▶ [WHAT YOU WILL DO] All lines of the entries with "default" in them must be listed.

▶ [AVAILABLE DATA]

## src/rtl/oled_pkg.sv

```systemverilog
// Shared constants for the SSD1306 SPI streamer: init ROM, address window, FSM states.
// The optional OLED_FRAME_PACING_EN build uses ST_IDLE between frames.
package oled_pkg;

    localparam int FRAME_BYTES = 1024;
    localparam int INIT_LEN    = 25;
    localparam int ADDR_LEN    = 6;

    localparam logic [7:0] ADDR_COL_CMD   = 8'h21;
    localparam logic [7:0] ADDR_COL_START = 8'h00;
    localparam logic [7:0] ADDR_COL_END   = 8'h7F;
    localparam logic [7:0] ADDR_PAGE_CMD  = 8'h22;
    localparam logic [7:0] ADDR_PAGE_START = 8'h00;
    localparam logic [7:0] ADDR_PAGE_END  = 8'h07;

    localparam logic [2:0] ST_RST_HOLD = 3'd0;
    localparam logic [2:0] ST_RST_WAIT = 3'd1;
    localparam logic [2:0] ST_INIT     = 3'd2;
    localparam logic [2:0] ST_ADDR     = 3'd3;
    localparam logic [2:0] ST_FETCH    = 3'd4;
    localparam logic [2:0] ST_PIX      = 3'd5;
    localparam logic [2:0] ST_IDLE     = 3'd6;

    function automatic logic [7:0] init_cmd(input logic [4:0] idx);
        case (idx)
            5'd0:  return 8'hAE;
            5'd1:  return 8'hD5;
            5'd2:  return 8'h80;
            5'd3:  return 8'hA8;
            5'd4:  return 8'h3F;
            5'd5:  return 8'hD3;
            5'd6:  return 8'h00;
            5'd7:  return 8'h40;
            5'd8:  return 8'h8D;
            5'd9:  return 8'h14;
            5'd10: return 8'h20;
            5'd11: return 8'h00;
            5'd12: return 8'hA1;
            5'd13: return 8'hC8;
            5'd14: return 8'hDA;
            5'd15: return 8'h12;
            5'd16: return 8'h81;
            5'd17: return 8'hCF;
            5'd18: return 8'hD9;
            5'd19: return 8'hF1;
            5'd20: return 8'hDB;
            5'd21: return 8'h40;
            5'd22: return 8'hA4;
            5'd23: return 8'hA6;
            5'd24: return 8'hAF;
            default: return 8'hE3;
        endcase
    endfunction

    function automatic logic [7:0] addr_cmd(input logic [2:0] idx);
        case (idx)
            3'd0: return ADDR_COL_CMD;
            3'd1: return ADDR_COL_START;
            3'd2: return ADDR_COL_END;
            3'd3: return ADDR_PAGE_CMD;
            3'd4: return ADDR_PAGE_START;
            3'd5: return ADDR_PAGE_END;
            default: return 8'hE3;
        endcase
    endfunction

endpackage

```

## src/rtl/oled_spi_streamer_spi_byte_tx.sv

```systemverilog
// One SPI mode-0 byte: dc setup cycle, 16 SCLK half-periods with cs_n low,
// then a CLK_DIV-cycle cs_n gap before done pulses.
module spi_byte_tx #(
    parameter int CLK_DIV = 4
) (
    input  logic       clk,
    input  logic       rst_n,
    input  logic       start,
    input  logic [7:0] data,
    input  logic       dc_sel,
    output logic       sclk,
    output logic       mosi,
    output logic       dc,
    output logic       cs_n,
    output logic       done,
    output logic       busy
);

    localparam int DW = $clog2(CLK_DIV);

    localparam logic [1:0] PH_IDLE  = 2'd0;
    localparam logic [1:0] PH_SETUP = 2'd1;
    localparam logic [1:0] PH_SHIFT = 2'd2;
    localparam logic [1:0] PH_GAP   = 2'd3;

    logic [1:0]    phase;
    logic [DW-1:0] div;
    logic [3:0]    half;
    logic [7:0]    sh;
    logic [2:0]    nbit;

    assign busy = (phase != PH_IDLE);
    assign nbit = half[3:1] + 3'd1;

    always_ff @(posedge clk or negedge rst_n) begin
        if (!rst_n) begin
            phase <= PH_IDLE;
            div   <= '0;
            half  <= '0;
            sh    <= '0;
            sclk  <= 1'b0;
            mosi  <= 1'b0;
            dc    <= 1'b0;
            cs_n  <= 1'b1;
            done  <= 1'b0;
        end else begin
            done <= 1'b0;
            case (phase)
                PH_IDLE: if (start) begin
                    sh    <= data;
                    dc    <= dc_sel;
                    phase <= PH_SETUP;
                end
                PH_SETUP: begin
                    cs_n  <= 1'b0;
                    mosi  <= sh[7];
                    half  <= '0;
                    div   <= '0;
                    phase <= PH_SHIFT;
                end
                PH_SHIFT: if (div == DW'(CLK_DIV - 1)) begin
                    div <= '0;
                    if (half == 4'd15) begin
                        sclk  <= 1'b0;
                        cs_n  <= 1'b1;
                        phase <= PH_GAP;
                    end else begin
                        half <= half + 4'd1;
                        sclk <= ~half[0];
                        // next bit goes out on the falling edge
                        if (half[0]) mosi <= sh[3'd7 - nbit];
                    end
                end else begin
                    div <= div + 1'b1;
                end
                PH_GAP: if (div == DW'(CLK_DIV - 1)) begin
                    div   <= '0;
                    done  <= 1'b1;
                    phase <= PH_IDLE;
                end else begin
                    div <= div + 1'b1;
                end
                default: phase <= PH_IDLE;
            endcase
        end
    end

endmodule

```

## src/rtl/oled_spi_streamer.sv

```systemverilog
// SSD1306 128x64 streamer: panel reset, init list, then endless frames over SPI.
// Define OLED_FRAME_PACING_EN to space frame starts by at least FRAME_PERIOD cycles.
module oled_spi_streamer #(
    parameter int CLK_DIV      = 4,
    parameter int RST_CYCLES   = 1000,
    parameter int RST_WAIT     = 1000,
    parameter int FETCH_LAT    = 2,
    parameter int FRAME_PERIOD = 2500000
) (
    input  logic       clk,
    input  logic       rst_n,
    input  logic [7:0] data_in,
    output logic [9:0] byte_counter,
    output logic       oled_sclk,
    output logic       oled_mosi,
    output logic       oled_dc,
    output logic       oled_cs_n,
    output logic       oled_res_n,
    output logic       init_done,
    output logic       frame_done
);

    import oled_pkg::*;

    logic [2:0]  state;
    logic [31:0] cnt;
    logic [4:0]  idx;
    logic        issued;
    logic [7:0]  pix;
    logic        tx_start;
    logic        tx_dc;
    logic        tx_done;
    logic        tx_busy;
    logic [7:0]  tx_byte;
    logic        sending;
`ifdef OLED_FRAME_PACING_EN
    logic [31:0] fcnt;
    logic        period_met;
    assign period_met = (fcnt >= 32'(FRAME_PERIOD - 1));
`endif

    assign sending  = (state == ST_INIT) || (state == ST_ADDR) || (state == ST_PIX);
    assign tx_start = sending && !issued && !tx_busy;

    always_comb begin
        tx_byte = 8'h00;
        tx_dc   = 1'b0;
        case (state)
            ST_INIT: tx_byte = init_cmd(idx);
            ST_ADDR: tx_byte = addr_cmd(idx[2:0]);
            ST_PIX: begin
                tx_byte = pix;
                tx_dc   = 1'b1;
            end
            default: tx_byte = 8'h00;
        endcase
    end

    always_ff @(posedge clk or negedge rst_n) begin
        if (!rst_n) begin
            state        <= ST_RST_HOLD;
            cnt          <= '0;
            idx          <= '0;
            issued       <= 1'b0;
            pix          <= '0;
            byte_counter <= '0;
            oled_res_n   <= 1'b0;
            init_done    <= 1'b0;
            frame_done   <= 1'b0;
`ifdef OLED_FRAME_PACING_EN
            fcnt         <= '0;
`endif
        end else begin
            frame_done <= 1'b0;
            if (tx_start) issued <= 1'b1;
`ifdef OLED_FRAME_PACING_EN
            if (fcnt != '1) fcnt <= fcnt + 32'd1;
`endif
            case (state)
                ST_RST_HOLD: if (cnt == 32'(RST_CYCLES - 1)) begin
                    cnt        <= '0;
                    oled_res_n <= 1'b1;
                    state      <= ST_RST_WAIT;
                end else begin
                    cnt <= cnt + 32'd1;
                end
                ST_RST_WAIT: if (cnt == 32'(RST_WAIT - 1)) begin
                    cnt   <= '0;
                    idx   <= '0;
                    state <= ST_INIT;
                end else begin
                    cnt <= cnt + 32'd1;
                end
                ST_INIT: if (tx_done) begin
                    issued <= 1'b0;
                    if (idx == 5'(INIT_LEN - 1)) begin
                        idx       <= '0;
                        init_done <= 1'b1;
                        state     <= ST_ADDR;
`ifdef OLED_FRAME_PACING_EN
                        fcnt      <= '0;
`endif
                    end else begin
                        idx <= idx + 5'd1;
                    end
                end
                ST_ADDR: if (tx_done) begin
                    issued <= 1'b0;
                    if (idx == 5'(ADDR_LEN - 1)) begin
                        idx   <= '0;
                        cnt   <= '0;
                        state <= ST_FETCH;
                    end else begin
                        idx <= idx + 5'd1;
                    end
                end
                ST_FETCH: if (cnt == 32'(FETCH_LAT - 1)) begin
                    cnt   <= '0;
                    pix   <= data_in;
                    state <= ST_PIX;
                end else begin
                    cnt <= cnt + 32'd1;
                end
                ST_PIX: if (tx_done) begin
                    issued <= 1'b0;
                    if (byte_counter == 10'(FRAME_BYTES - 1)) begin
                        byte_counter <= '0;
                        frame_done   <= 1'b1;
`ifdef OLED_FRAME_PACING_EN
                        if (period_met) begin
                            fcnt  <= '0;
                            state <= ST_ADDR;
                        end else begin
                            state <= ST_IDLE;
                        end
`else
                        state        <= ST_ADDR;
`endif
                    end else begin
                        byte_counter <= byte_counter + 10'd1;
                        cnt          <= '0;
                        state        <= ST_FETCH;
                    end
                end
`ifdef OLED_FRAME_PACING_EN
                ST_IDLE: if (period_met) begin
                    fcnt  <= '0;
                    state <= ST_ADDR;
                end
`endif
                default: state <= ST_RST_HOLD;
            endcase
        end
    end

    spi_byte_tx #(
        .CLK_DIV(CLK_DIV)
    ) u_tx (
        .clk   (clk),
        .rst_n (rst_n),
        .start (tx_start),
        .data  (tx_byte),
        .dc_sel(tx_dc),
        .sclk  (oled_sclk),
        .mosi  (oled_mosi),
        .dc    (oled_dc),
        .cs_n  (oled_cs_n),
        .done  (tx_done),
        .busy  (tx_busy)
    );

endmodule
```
---
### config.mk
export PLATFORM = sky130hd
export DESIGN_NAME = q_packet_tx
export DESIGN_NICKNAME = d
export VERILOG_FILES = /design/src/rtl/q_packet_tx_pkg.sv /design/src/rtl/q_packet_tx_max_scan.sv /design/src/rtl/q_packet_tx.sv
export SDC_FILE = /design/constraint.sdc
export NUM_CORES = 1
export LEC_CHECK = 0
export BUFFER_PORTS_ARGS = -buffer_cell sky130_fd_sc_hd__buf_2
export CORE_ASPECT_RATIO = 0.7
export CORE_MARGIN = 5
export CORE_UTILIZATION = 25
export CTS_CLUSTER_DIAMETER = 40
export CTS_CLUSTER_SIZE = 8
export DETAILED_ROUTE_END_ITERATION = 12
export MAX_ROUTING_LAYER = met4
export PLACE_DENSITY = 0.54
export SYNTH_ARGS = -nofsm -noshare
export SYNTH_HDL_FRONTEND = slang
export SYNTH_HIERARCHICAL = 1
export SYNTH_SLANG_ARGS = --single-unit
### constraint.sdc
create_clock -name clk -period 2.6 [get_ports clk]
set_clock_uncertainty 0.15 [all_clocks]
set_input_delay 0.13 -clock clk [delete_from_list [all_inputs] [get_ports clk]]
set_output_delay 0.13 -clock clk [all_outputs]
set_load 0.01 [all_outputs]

▶ [SOLUTION TO THIS PROBLEM]
            default: return 8'hE3;
            default: return 8'hE3;
                default: phase <= PH_IDLE;
            default: tx_byte = 8'h00;
                default: state <= ST_RST_HOLD;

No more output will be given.